## Task item
Go through the entries below from the first line and output each one exactly, up to and including the line with "mux2_2 | 2 |".

## Data for review
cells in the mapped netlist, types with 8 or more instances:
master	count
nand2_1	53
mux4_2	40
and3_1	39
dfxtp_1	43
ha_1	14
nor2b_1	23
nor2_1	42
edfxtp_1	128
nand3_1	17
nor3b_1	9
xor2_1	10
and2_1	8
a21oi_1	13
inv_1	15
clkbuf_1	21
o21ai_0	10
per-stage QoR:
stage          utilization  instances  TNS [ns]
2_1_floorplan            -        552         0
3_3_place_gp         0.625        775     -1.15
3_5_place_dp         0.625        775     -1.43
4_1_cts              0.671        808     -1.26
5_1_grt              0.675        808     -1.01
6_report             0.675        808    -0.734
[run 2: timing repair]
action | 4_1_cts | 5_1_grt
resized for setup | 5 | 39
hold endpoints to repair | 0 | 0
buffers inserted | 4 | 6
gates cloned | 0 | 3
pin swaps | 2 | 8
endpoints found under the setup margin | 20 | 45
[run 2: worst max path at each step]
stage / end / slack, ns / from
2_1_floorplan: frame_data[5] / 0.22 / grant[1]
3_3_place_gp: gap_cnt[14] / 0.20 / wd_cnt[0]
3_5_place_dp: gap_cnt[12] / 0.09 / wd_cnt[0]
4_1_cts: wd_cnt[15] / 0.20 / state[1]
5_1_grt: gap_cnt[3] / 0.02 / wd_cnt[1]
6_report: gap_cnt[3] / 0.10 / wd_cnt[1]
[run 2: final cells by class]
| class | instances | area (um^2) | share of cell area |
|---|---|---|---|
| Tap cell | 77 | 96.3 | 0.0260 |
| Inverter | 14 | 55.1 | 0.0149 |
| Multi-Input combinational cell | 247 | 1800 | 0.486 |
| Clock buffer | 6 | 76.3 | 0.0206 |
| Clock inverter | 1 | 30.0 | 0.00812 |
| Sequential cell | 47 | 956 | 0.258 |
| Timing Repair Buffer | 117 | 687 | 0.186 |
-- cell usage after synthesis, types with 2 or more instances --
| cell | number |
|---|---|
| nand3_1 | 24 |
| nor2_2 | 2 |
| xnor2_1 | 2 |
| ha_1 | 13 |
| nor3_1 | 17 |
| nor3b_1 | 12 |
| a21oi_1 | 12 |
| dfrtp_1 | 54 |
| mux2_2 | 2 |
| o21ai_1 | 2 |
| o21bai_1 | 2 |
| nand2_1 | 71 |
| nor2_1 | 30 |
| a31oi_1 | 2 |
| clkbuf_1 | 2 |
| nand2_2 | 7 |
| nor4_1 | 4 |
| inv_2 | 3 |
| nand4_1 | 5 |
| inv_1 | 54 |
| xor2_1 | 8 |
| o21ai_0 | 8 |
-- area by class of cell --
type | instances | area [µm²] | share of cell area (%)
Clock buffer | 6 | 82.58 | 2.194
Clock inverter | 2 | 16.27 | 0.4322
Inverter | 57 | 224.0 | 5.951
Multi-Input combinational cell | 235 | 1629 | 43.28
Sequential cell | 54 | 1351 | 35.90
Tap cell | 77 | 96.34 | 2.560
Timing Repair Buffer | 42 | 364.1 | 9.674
`src/rtl/sweep_pkg.sv`:
```
// sweep_pkg: shared types and constants for the sweep-and-capture controller.
//   - sweep_state_e : controller state encoding (also exported on state_dbg)
//   - sample pack layout: {dac[11:0], 4'd0, adc[11:0], 4'd0}
//   - default sweep range and settle interval
package sweep_pkg;

    typedef enum logic [2:0] {
        S_IDLE    = 3'd0,
        S_SETTLE  = 3'd1,
        S_CAPTURE = 3'd2,
        S_SEND    = 3'd3,
        S_STEP    = 3'd4
    } sweep_state_e;

    localparam int SAMPLE_W = 12;
    localparam int PAD_W    = 4;
    localparam int ADC_LSB  = PAD_W;
    localparam int DAC_LSB  = ADC_LSB + SAMPLE_W + PAD_W;

    localparam int DEF_PHI_START     = 20;
    localparam int DEF_PHI_STOP      = 410;
    localparam int DEF_SETTLE_CYCLES = 300000;

    // Packs one DAC/ADC pair into a RAM word; pad nibbles are zero.
    function automatic logic [31:0] pack_sample(input logic [SAMPLE_W-1:0] dac,
                                                input logic [SAMPLE_W-1:0] adc);
        logic [31:0] w;
        w = '0;
        w[DAC_LSB +: SAMPLE_W] = dac;
        w[ADC_LSB +: SAMPLE_W] = adc;
        return w;
    endfunction

endpackage

```
`src/rtl/sweep_timer.sv`:
```
// sweep_timer: loadable down-counter with terminal-count flag.
// Shared by the settle wait and the capture frame length.
// Ports:
//   clk_50M, reset : clock, asynchronous active-high reset
//   load, load_val : load count with load_val (has priority over en)
//   en             : decrement by one, holds at zero
//   tc             : count is zero
module sweep_timer #(
    parameter int W = 8
) (
    input  logic         clk_50M,
    input  logic         reset,
    input  logic         load,
    input  logic [W-1:0] load_val,
    input  logic         en,
    output logic         tc
);

    logic [W-1:0] count;

    always_ff @(posedge clk_50M or posedge reset) begin
        if (reset) begin
            count <= '0;
        end else if (load) begin
            count <= load_val;
        end else if (en && (count != '0)) begin
            count <= count - W'(1);
        end
    end

    assign tc = (count == '0);

endmodule

```
`src/rtl/sweep_capture.sv`:
```
// sweep_capture: steps the NCO phase increment from PHI_START to PHI_STOP,
// waits SETTLE_CYCLES after each change, writes DEPTH packed {DAC, ADC}
// samples to the RAM write port, then hands the frame to the UDP sender.
//
// Optional build macro: SWEEP_AUTO_RESTART_EN -- when defined, the sweep
// restarts at PHI_START after the last frame instead of returning to IDLE.
//
// Ports:
//   clk_50M, reset          : clock, asynchronous active-high reset
//   start                   : one-cycle pulse, (re)starts a sweep (aborts any frame)
//   dac_sample, adc_sample  : 12-bit signed samples, registered into ram_wdata
//   phi_inc                 : NCO phase increment
//   ram_wren/wraddr/wdata   : RAM write port
//   send_req, send_ack      : frame handoff to UDP sender
//   busy                    : not in IDLE
//   sweep_done              : one-cycle pulse once the last frame is acknowledged
//   state_dbg               : current controller state
//
// Frame handoff: send_req rises once the last sample of a frame is written
// and stays high until send_ack is sampled high on a clock edge; the frame
// is transferred on that edge and send_req drops the next cycle. send_ack
// outside SEND has no effect, and start on the same edge overrides it.
module sweep_capture
    import sweep_pkg::*;
#(
    parameter int DEPTH         = 4096,
    parameter int ADDR_W        = 12,
    parameter int SETTLE_CYCLES = DEF_SETTLE_CYCLES,
    parameter int PHI_W         = 11,
    parameter int PHI_START     = DEF_PHI_START,
    parameter int PHI_STOP      = DEF_PHI_STOP,
    parameter int PHI_STEP      = 1
) (
    input  logic               clk_50M,
    input  logic               reset,
    input  logic               start,
    input  logic [11:0]        dac_sample,
    input  logic [11:0]        adc_sample,
    output logic [PHI_W-1:0]   phi_inc,
    output logic               ram_wren,
    output logic [ADDR_W-1:0]  ram_wraddr,
    output logic [31:0]        ram_wdata,
    output logic               send_req,
    input  logic               send_ack,
    output logic               busy,
    output logic               sweep_done,
    output sweep_state_e       state_dbg
);

    localparam int CNT_MAX = (SETTLE_CYCLES > DEPTH) ? SETTLE_CYCLES : DEPTH;
    localparam int CNT_W   = $clog2(CNT_MAX + 1);
    localparam logic [CNT_W-1:0] SETTLE_LOAD  = CNT_W'(SETTLE_CYCLES - 1);
    localparam logic [CNT_W-1:0] CAPTURE_LOAD = CNT_W'(DEPTH - 1);

    sweep_state_e     state;
    logic             timer_load;
    logic             timer_en;
    logic [CNT_W-1:0] timer_val;
    logic             timer_tc;
    logic [PHI_W:0]   phi_next;
    logic             phi_over;

    // One extra bit so the end-of-range test cannot be fooled by wrap-around.
    assign phi_next = {1'b0, phi_inc} + (PHI_W + 1)'(PHI_STEP);
    assign phi_over = phi_next > (PHI_W + 1)'(PHI_STOP);

    // The timer is loaded with N-1 on entry so that tc marks the N-th cycle
    // of the settle wait and the last write of the frame.
    always_comb begin
        timer_load = 1'b0;
        timer_en   = 1'b0;
        timer_val  = SETTLE_LOAD;
        if (start) begin
            timer_load = 1'b1;
        end else begin
            case (state)
                S_SETTLE: begin
                    if (timer_tc) begin
                        timer_load = 1'b1;
                        timer_val  = CAPTURE_LOAD;
                    end else begin
                        timer_en = 1'b1;
                    end
                end
                S_CAPTURE: timer_en   = 1'b1;
                S_STEP:    timer_load = 1'b1;
                default:   ;
            endcase
        end
    end

    sweep_timer #(.W(CNT_W)) u_timer (
        .clk_50M  (clk_50M),
        .reset    (reset),
        .load     (timer_load),
        .load_val (timer_val),
        .en       (timer_en),
        .tc       (timer_tc)
    );

    always_ff @(posedge clk_50M or posedge reset) begin
        if (reset) begin
            state      <= S_IDLE;
            phi_inc    <= PHI_W'(PHI_START);
            ram_wren   <= 1'b0;
            ram_wraddr <= '0;
            ram_wdata  <= '0;
            send_req   <= 1'b0;
            busy       <= 1'b0;
            sweep_done <= 1'b0;
        end else begin
            sweep_done <= 1'b0;
            if (start) begin
                // Start from any state (re)begins the sweep; pending frame dropped.
                state      <= S_SETTLE;
                phi_inc    <= PHI_W'(PHI_START);
                ram_wren   <= 1'b0;
                ram_wraddr <= '0;
                send_req   <= 1'b0;
                busy       <= 1'b1;
            end else begin
                case (state)
                    S_SETTLE: begin
                        if (timer_tc) begin
                            state      <= S_CAPTURE;
                            ram_wren   <= 1'b1;
                            ram_wraddr <= '0;
                            ram_wdata  <= pack_sample(dac_sample, adc_sample);
                        end
                    end
                    S_CAPTURE: begin
                        if (timer_tc) begin
                            state    <= S_SEND;
                            ram_wren <= 1'b0;
                            send_req <= 1'b1;
                        end else begin
                            ram_wraddr <= ram_wraddr + ADDR_W'(1);
                            ram_wdata  <= pack_sample(dac_sample, adc_sample);
                        end
                    end
                    S_SEND: begin
                        if (send_ack) begin
                            state    <= S_STEP;
                            send_req <= 1'b0;
                        end
                    end
                    S_STEP: begin
                        if (phi_over) begin
                            sweep_done <= 1'b1;
`ifdef SWEEP_AUTO_RESTART_EN
                            phi_inc    <= PHI_W'(PHI_START);
                            state      <= S_SETTLE;
`else
                            state      <= S_IDLE;
                            busy       <= 1'b0;
`endif
                        end else begin
                            phi_inc <= phi_next[PHI_W-1:0];
                            state   <= S_SETTLE;
                        end
                    end
                    default: ;
                endcase
            end
        end
    end

    assign state_dbg = state;

endmodule

```
`config.mk`:
```
export PLATFORM = sky130hd
export DESIGN_NAME = gat_bram_loader_flat
export DESIGN_NICKNAME = d
export VERILOG_FILES = /design/src/rtl/gat_pkg.sv /design/src/rtl/gat_bram_loader_if.sv /design/src/rtl/gat_bram_wr_port.sv /design/src/rtl/gat_bram_loader.sv /design/src/flat_wrapper.sv
export SDC_FILE = /design/constraint.sdc
export NUM_CORES = 1
export LEC_CHECK = 0
export BUFFER_PORTS_ARGS = -buffer_cell sky130_fd_sc_hd__buf_2
export CAP_MARGIN = 20
export CORE_ASPECT_RATIO = 1.2
export CORE_MARGIN = 10
export CORE_UTILIZATION = 53
export CTS_CLUSTER_DIAMETER = 100
export DETAILED_ROUTE_END_ITERATION = 8
export PLACE_DENSITY = 0.8
export RECOVER_POWER = 100
export SLEW_MARGIN = 20
export SYNTH_ARGS = -nofsm -noshare
export SYNTH_HDL_FRONTEND = slang
export SYNTH_HIERARCHICAL = 1
export SYNTH_SLANG_ARGS = --single-unit
```
`constraint.sdc`:
```
create_clock -name clk -period 3.77 [get_ports clk]
set_input_delay 0.754 -clock clk [delete_from_list [all_inputs] [get_ports clk]]
set_output_delay 0.754 -clock clk [all_outputs]
set_load 0.05 [all_outputs]
```
File: src/rtl/interp_ctrl.sv
// Frame-synchronous controller for the Bayer interpolator: protocol FSM,
// frame-aligned config commit, sticky errors. Stats built under INTERP_CTRL_STATS_EN.
module interp_ctrl
  import interp_ctrl_pkg::*;
#(
  parameter int NUM_COLS_WIDTH  = 11,
  parameter int NUM_ROWS_WIDTH  = 11,
  parameter int FRAME_CNT_WIDTH = 16
) (
  input  logic                       clk,
  input  logic                       resetb,
  input  logic                       dvi,
  input  logic [`DTYPE_WIDTH-1:0]    dtypei,
  input  logic                       cfg_enable,
  input  logic [1:0]                 cfg_phase,
  input  logic                       cfg_mirror,
  input  logic                       cfg_flip,
  input  logic                       cfg_update,
  input  logic                       err_clr,
  output logic                       enable_o,
  output logic [1:0]                 phase_o,
  output logic                       pending,
  output logic                       cfg_applied,
  output logic                       in_frame,
  output logic                       err_proto,
  output logic                       err_geom,
  output logic [NUM_ROWS_WIDTH-1:0]  num_rows,
  output logic [NUM_COLS_WIDTH-1:0]  num_cols,
  output logic [FRAME_CNT_WIDTH-1:0] frame_count
);

  ctrl_state_e state_q, state_d;
  cfg_t        live_q, live_d;
  cfg_t        shadow_q, shadow_d;
  cfg_t        cfg_in;
  logic        pending_q, pending_d;
  logic        applied_q, applied_d;
  logic        err_proto_q, err_proto_d;
  logic        proto_evt;

  logic is_pix, is_fs, is_fe, is_rs, is_re;

  // Pixel types carry the mask bit; control codes never do.
  assign is_pix = dvi && ((dtypei & `DTYPE_PIXEL_MASK) != '0);
  assign is_fs  = dvi && !is_pix && (dtypei == `DTYPE_FRAME_START);
  assign is_fe  = dvi && !is_pix && (dtypei == `DTYPE_FRAME_END);
  assign is_rs  = dvi && !is_pix && (dtypei == `DTYPE_ROW_START);
  assign is_re  = dvi && !is_pix && (dtypei == `DTYPE_ROW_END);

  always_comb begin
    state_d   = state_q;
    proto_evt = 1'b0;
    if (is_pix) begin
      if (state_q != ST_ROW) proto_evt = 1'b1;
    end else if (is_fs) begin
      // FRAME_START always resynchronises, even when it is itself an error.
      if (state_q != ST_IDLE) proto_evt = 1'b1;
      state_d = ST_FRAME;
    end else if (is_fe) begin
      case (state_q)
        ST_FRAME: state_d = ST_IDLE;
        ST_ROW: begin
          proto_evt = 1'b1;
          state_d   = ST_IDLE;
        end
        default: proto_evt = 1'b1;
      endcase
    end else if (is_rs) begin
      if (state_q == ST_FRAME) state_d = ST_ROW;
      else proto_evt = 1'b1;
    end else if (is_re) begin
      if (state_q == ST_ROW) state_d = ST_FRAME;
      else proto_evt = 1'b1;
    end
    err_proto_d = (err_proto_q & ~err_clr) | proto_evt;
  end

  always_comb begin
    cfg_in.en    = cfg_enable;
    cfg_in.phase = eff_phase(cfg_phase, cfg_flip, cfg_mirror);
    live_d       = live_q;
    shadow_d     = shadow_q;
    pending_d    = pending_q;
    applied_d    = 1'b0;
    if (is_fs && cfg_update) begin
      live_d    = cfg_in;
      shadow_d  = cfg_in;
      pending_d = 1'b0;
      applied_d = 1'b1;
    end else if (is_fs && pending_q) begin
      live_d    = shadow_q;
      pending_d = 1'b0;
      applied_d = 1'b1;
    end else if (cfg_update) begin
      shadow_d  = cfg_in;
      pending_d = 1'b1;
    end
  end

  always_ff @(posedge clk or negedge resetb) begin
    if (!resetb) begin
      state_q     <= ST_IDLE;
      live_q      <= '0;
      shadow_q    <= '0;
      pending_q   <= 1'b0;
      applied_q   <= 1'b0;
      err_proto_q <= 1'b0;
    end else begin
      state_q     <= state_d;
      live_q      <= live_d;
      shadow_q    <= shadow_d;
      pending_q   <= pending_d;
      applied_q   <= applied_d;
      err_proto_q <= err_proto_d;
    end
  end

  assign enable_o    = live_q.en;
  assign phase_o     = live_q.phase;
  assign pending     = pending_q;
  assign cfg_applied = applied_q;
  assign in_frame    = (state_q != ST_IDLE);
  assign err_proto   = err_proto_q;

`ifdef INTERP_CTRL_STATS_EN
  interp_ctrl_stats #(
    .NUM_COLS_WIDTH (NUM_COLS_WIDTH),
    .NUM_ROWS_WIDTH (NUM_ROWS_WIDTH),
    .FRAME_CNT_WIDTH(FRAME_CNT_WIDTH)
  ) u_stats (
    .clk        (clk),
    .resetb     (resetb),
    .frame_start(is_fs),
    .row_start  (is_rs && (state_q == ST_FRAME)),
    .pix        (is_pix && (state_q == ST_ROW)),
    .row_end    (is_re && (state_q == ST_ROW)),
    .frame_end  (is_fe && (state_q == ST_FRAME)),
    .err_clr    (err_clr),
    .err_geom   (err_geom),
    .num_rows   (num_rows),
    .num_cols   (num_cols),
    .frame_count(frame_count)
  );
`else
  assign err_geom    = 1'b0;
  assign num_rows    = '0;
  assign num_cols    = '0;
  assign frame_count = '0;
`endif

endmodule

## Written reply
cells in the mapped netlist, types with 8 or more instances:
master	count
nand2_1	53
mux4_2	40
and3_1	39
dfxtp_1	43
ha_1	14
nor2b_1	23
nor2_1	42
edfxtp_1	128
nand3_1	17
nor3b_1	9
xor2_1	10
and2_1	8
a21oi_1	13
inv_1	15
clkbuf_1	21
o21ai_0	10
per-stage QoR:
stage          utilization  instances  TNS [ns]
2_1_floorplan            -        552         0
3_3_place_gp         0.625        775     -1.15
3_5_place_dp         0.625        775     -1.43
4_1_cts              0.671        808     -1.26
5_1_grt              0.675        808     -1.01
6_report             0.675        808    -0.734
[run 2: timing repair]
action | 4_1_cts | 5_1_grt
resized for setup | 5 | 39
hold endpoints to repair | 0 | 0
buffers inserted | 4 | 6
gates cloned | 0 | 3
pin swaps | 2 | 8
endpoints found under the setup margin | 20 | 45
[run 2: worst max path at each step]
stage / end / slack, ns / from
2_1_floorplan: frame_data[5] / 0.22 / grant[1]
3_3_place_gp: gap_cnt[14] / 0.20 / wd_cnt[0]
3_5_place_dp: gap_cnt[12] / 0.09 / wd_cnt[0]
4_1_cts: wd_cnt[15] / 0.20 / state[1]
5_1_grt: gap_cnt[3] / 0.02 / wd_cnt[1]
6_report: gap_cnt[3] / 0.10 / wd_cnt[1]
[run 2: final cells by class]
| class | instances | area (um^2) | share of cell area |
|---|---|---|---|
| Tap cell | 77 | 96.3 | 0.0260 |
| Inverter | 14 | 55.1 | 0.0149 |
| Multi-Input combinational cell | 247 | 1800 | 0.486 |
| Clock buffer | 6 | 76.3 | 0.0206 |
| Clock inverter | 1 | 30.0 | 0.00812 |
| Sequential cell | 47 | 956 | 0.258 |
| Timing Repair Buffer | 117 | 687 | 0.186 |
-- cell usage after synthesis, types with 2 or more instances --
| cell | number |
|---|---|
| nand3_1 | 24 |
| nor2_2 | 2 |
| xnor2_1 | 2 |
| ha_1 | 13 |
| nor3_1 | 17 |
| nor3b_1 | 12 |
| a21oi_1 | 12 |
| dfrtp_1 | 54 |
| mux2_2 | 2 |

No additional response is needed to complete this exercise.